→ **What to work on**
Within the records below, filter for lines carrying the word "full" and copy them.

╭─ Materials provided

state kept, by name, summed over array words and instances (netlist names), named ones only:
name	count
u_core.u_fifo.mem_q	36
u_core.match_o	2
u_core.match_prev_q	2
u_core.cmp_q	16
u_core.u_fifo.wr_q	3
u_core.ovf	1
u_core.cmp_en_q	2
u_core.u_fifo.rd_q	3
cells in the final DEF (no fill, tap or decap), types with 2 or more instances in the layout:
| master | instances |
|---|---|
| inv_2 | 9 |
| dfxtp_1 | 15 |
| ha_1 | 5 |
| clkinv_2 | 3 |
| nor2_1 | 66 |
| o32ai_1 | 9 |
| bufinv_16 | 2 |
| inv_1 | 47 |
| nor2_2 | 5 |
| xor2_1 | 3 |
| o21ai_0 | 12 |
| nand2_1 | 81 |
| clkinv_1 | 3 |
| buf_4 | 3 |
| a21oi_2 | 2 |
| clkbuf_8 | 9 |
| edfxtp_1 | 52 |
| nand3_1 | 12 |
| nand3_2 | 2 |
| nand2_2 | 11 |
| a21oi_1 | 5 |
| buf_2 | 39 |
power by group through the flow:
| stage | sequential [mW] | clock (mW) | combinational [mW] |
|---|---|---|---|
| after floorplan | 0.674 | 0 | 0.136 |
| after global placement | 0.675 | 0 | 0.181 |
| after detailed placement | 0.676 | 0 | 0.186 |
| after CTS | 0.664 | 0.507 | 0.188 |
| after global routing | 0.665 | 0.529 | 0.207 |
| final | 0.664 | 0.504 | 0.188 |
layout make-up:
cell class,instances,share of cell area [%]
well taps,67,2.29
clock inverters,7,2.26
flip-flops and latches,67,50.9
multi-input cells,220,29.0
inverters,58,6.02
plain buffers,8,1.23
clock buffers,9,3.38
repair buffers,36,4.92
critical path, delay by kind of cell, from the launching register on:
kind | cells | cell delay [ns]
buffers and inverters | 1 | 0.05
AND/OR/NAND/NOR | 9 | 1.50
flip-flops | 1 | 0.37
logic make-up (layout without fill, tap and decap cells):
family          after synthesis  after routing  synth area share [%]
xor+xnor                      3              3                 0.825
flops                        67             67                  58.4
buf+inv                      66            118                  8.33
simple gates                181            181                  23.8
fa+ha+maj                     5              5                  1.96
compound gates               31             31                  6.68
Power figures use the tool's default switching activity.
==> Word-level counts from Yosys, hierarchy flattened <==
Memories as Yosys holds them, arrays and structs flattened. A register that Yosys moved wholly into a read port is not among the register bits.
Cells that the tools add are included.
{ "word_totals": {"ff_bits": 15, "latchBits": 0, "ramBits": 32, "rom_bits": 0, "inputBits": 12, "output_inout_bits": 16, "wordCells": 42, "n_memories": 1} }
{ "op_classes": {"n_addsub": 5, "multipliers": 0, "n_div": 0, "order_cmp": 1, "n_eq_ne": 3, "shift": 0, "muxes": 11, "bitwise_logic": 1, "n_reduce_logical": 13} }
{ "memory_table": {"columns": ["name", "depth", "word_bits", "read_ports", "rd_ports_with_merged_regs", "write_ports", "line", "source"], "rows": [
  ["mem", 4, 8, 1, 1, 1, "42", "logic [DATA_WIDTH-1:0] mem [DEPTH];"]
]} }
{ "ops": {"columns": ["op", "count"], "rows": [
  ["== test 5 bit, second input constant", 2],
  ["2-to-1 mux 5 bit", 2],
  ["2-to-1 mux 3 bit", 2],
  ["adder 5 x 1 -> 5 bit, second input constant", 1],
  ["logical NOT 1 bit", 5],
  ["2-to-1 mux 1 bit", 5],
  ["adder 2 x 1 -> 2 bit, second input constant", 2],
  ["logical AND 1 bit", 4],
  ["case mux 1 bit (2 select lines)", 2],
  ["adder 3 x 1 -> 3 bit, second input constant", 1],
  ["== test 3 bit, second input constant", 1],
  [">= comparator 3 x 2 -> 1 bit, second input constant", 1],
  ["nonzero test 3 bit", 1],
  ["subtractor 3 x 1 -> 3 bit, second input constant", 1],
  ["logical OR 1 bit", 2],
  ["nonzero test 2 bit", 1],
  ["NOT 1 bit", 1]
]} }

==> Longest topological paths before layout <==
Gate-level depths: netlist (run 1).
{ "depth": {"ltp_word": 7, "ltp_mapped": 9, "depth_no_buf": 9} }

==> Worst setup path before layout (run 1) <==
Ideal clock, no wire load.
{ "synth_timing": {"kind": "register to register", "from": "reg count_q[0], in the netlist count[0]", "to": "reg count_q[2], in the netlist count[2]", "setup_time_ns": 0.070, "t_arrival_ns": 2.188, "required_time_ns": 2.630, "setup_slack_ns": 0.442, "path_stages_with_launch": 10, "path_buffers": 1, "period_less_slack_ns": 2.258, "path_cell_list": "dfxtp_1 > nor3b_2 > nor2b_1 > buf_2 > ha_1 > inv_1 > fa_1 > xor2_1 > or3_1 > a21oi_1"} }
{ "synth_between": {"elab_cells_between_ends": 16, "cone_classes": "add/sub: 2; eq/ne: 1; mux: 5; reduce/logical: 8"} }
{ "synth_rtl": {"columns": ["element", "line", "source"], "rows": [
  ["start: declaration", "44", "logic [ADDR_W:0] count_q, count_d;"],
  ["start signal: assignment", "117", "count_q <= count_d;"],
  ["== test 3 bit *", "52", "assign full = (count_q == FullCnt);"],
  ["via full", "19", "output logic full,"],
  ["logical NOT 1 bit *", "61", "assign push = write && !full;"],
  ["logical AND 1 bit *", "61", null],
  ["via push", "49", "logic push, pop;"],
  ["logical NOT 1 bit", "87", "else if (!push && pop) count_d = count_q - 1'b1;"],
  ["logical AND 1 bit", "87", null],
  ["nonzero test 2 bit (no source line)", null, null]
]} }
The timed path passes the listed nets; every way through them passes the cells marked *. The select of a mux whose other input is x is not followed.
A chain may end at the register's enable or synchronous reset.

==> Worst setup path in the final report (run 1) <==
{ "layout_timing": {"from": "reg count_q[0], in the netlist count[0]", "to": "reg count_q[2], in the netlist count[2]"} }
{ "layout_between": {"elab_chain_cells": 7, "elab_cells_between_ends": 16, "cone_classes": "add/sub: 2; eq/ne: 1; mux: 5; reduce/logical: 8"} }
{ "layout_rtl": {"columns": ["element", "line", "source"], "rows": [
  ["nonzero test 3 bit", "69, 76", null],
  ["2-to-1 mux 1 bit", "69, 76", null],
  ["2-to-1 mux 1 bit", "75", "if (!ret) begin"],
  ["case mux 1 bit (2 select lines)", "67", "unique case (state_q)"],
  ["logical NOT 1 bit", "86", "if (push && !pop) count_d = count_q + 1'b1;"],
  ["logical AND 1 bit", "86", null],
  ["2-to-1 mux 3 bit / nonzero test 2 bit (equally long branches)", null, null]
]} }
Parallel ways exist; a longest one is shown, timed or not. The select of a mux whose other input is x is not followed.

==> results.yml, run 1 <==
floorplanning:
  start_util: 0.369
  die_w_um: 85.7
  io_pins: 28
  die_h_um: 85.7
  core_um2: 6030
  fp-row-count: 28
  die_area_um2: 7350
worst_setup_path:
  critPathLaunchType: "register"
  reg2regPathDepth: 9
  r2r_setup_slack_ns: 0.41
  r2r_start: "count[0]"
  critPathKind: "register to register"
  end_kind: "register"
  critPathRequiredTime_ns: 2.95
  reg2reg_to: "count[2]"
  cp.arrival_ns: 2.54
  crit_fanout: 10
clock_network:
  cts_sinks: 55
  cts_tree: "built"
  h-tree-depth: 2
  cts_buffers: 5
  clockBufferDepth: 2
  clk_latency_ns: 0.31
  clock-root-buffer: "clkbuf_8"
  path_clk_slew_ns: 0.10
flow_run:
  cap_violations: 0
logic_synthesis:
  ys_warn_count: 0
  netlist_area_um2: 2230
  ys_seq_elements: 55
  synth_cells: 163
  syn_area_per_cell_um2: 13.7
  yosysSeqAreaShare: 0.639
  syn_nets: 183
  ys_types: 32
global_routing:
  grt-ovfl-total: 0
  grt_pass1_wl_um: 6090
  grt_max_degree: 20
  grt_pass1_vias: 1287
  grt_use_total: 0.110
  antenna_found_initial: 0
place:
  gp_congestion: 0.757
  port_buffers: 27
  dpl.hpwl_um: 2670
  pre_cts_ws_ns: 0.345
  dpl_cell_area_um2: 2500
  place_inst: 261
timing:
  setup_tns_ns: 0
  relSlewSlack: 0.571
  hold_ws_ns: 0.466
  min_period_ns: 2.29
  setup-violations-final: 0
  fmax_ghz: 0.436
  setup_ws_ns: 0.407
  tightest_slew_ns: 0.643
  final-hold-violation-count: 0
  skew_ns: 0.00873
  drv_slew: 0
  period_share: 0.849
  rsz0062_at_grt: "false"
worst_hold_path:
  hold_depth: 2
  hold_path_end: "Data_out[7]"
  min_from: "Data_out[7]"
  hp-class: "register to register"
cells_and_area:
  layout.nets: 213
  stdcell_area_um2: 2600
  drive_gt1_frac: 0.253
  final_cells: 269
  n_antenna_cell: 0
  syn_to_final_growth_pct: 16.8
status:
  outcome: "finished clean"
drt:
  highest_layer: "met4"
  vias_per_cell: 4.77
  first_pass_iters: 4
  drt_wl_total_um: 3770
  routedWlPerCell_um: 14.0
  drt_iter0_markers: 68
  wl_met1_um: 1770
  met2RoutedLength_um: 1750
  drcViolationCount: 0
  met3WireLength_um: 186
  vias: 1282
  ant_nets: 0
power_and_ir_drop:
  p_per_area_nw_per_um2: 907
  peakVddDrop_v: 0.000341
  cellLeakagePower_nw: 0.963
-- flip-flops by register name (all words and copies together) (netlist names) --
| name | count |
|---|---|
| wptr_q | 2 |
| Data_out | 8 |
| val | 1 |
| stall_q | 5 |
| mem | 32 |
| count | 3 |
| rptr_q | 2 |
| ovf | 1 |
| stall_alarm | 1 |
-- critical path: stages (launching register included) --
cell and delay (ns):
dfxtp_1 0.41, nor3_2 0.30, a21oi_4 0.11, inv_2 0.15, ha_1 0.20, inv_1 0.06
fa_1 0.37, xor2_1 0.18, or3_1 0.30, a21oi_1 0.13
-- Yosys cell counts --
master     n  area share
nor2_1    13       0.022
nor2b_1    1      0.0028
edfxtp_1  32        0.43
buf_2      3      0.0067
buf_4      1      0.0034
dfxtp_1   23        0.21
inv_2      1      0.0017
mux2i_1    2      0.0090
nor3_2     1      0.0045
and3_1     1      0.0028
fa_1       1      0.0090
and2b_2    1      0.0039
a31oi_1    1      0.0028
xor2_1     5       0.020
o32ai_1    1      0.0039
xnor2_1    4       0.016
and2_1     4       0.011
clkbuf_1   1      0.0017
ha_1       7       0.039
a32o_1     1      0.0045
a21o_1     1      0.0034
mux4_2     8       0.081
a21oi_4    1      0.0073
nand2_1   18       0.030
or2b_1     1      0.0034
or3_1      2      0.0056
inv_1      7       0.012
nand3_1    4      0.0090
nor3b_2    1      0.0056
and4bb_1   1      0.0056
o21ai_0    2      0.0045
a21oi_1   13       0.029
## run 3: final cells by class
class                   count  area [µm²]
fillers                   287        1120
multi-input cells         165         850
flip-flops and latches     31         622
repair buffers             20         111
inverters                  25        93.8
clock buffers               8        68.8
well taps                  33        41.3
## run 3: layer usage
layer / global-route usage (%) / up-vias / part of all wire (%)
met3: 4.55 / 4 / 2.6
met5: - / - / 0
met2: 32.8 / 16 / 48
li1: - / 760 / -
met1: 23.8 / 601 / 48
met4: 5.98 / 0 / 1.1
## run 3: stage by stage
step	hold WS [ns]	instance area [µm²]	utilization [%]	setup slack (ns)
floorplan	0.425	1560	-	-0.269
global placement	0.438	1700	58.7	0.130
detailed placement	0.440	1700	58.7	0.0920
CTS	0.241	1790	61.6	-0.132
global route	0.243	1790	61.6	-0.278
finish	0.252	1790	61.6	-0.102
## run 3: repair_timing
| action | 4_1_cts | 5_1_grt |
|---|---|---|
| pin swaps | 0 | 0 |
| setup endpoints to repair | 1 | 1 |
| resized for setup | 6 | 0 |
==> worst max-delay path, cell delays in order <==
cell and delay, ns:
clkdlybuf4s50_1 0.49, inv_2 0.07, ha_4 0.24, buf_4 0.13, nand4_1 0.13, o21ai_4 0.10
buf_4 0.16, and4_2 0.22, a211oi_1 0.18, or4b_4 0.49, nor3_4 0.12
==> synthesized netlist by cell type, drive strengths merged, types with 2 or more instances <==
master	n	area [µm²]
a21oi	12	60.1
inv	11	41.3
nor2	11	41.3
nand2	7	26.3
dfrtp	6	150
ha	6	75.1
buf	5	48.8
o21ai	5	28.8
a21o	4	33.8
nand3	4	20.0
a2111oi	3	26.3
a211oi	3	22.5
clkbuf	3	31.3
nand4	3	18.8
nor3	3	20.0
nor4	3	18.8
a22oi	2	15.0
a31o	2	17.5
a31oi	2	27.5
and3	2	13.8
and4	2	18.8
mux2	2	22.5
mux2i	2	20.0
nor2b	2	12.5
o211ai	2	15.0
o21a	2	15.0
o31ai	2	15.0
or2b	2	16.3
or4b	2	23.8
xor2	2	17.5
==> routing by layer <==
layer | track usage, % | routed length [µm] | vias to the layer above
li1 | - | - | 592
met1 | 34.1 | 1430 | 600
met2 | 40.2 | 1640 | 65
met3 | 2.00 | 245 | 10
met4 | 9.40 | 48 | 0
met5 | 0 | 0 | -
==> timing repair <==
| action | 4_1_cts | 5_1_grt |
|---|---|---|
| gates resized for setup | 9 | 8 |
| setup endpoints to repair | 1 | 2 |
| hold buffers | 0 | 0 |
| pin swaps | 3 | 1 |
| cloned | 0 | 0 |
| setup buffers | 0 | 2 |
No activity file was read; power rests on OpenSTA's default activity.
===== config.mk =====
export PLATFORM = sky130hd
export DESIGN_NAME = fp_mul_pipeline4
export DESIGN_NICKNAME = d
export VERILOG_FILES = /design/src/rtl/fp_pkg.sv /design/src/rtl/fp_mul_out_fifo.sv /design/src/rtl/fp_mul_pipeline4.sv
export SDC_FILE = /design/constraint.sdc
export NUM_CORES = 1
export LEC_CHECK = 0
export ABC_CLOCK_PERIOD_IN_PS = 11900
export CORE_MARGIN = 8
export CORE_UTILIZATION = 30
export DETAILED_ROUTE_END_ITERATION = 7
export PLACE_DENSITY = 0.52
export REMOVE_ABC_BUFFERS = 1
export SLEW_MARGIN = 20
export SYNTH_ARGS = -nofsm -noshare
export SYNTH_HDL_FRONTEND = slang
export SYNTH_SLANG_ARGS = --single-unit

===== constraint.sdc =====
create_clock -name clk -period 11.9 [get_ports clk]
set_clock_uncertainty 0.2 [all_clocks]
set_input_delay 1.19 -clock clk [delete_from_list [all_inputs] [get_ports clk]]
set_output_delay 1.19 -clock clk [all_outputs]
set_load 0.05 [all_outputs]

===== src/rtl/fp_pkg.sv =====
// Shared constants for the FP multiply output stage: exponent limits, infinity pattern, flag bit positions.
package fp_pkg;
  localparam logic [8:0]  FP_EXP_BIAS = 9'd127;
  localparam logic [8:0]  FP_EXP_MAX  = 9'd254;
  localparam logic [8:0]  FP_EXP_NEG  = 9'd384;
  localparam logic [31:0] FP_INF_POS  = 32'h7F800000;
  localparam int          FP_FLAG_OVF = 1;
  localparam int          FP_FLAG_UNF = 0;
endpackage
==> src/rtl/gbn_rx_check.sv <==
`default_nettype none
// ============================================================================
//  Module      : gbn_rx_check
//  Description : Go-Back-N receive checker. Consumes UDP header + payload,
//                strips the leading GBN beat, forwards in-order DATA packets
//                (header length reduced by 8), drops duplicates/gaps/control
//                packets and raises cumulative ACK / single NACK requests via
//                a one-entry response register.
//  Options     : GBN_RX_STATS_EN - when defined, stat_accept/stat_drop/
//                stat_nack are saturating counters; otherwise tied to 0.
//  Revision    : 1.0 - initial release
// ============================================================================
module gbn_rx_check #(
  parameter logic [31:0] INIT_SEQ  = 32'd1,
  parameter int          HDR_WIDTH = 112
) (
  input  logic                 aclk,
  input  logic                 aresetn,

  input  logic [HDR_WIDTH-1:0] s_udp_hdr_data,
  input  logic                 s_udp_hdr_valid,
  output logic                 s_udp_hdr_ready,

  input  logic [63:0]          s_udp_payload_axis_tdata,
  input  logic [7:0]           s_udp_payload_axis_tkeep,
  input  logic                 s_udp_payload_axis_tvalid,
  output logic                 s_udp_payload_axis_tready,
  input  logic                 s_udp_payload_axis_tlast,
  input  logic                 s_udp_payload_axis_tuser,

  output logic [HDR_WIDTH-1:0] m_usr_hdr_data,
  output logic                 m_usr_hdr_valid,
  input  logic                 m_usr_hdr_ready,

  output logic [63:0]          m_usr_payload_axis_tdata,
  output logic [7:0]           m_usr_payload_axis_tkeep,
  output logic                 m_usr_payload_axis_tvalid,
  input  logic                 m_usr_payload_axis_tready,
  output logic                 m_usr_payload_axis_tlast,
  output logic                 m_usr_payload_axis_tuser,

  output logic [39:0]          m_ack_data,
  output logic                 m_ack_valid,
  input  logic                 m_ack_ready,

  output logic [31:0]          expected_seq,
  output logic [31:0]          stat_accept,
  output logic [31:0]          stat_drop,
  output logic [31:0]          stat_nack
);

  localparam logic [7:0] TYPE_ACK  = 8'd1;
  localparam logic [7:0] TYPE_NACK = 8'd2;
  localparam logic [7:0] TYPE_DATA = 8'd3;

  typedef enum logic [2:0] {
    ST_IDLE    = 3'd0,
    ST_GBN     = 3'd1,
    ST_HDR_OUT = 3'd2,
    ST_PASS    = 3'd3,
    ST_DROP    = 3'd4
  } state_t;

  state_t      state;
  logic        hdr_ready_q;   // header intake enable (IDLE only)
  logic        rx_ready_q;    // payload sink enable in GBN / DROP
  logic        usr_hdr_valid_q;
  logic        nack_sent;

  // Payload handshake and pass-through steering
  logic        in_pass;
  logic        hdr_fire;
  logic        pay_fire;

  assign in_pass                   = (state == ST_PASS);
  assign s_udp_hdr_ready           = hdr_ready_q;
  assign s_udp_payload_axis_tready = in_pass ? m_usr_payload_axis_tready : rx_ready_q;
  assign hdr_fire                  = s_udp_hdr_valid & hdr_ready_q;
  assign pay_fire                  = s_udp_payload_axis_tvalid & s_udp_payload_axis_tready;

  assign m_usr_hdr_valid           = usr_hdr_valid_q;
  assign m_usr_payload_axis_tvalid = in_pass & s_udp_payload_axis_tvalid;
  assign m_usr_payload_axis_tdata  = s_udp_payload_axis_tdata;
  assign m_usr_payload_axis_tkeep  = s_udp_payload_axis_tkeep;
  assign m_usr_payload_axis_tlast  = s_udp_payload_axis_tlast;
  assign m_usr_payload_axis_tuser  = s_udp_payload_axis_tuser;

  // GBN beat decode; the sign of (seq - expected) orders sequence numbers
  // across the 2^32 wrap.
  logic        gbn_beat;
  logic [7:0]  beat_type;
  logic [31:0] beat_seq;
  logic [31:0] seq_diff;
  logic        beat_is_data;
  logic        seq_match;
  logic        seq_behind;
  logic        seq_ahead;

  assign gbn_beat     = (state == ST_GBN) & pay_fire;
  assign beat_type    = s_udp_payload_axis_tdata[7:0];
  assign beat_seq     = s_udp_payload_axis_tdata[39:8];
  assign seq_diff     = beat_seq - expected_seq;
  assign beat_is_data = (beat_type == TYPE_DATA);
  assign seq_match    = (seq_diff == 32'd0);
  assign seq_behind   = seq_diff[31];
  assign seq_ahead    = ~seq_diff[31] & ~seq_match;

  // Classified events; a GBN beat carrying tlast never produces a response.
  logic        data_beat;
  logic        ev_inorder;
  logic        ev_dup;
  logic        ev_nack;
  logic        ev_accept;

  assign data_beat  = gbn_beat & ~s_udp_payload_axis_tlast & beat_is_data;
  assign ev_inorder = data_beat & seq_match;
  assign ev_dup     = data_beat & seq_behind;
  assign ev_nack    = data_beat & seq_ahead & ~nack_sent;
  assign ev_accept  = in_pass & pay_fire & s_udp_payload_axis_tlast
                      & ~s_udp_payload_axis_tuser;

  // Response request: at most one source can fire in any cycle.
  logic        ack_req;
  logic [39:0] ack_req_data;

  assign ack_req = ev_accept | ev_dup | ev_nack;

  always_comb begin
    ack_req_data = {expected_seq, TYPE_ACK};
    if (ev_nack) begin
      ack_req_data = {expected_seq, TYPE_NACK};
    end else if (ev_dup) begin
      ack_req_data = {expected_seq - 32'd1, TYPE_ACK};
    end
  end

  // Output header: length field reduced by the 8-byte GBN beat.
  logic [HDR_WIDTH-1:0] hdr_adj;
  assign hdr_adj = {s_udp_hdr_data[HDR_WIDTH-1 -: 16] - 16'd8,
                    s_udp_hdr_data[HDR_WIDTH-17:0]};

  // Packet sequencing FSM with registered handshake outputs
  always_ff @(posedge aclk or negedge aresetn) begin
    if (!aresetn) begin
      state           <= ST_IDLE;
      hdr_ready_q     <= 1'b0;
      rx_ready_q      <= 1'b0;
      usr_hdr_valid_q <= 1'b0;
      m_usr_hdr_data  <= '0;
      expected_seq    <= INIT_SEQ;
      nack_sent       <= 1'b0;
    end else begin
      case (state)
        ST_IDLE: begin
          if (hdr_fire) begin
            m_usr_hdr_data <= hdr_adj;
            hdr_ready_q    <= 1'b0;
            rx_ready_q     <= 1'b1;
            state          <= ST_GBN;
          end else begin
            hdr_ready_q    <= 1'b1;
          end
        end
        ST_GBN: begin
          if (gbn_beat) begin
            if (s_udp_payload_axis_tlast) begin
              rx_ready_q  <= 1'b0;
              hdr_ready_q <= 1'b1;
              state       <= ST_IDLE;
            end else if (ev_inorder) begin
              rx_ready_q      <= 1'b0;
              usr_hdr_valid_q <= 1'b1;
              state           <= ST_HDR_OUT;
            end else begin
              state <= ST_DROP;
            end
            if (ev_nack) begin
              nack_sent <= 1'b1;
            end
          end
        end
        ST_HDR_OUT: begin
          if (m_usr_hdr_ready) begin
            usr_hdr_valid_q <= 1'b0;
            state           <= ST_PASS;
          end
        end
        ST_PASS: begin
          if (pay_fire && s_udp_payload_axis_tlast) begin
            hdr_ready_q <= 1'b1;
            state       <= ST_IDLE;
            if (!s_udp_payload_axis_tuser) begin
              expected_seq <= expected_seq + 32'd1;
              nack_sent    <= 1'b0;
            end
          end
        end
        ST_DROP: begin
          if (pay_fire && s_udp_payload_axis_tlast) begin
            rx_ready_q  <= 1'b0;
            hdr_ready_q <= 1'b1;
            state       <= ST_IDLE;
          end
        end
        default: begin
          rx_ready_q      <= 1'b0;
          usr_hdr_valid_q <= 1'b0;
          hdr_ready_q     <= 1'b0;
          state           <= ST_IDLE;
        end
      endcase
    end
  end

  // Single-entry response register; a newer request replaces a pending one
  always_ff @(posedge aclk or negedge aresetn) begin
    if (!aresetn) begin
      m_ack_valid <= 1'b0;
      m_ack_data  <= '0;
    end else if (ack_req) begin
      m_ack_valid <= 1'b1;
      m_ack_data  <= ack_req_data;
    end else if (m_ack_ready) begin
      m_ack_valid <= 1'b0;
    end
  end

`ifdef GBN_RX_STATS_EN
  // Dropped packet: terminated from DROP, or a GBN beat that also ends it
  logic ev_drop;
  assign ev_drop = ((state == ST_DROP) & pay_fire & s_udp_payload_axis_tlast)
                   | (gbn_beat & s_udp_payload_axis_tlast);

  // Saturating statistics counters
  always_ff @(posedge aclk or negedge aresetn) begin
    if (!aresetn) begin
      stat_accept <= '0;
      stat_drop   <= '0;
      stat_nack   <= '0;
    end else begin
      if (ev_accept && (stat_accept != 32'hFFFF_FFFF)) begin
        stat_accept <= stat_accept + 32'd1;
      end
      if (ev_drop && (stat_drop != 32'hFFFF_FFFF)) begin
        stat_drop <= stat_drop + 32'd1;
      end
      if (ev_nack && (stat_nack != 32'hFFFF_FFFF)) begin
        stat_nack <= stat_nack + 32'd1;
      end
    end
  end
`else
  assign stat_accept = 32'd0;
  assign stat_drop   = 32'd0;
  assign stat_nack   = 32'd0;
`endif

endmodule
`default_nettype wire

╰─

→ **Solution**
  ["== test 3 bit *", "52", "assign full = (count_q == FullCnt);"],
  ["via full", "19", "output logic full,"],
  ["logical NOT 1 bit *", "61", "assign push = write && !full;"],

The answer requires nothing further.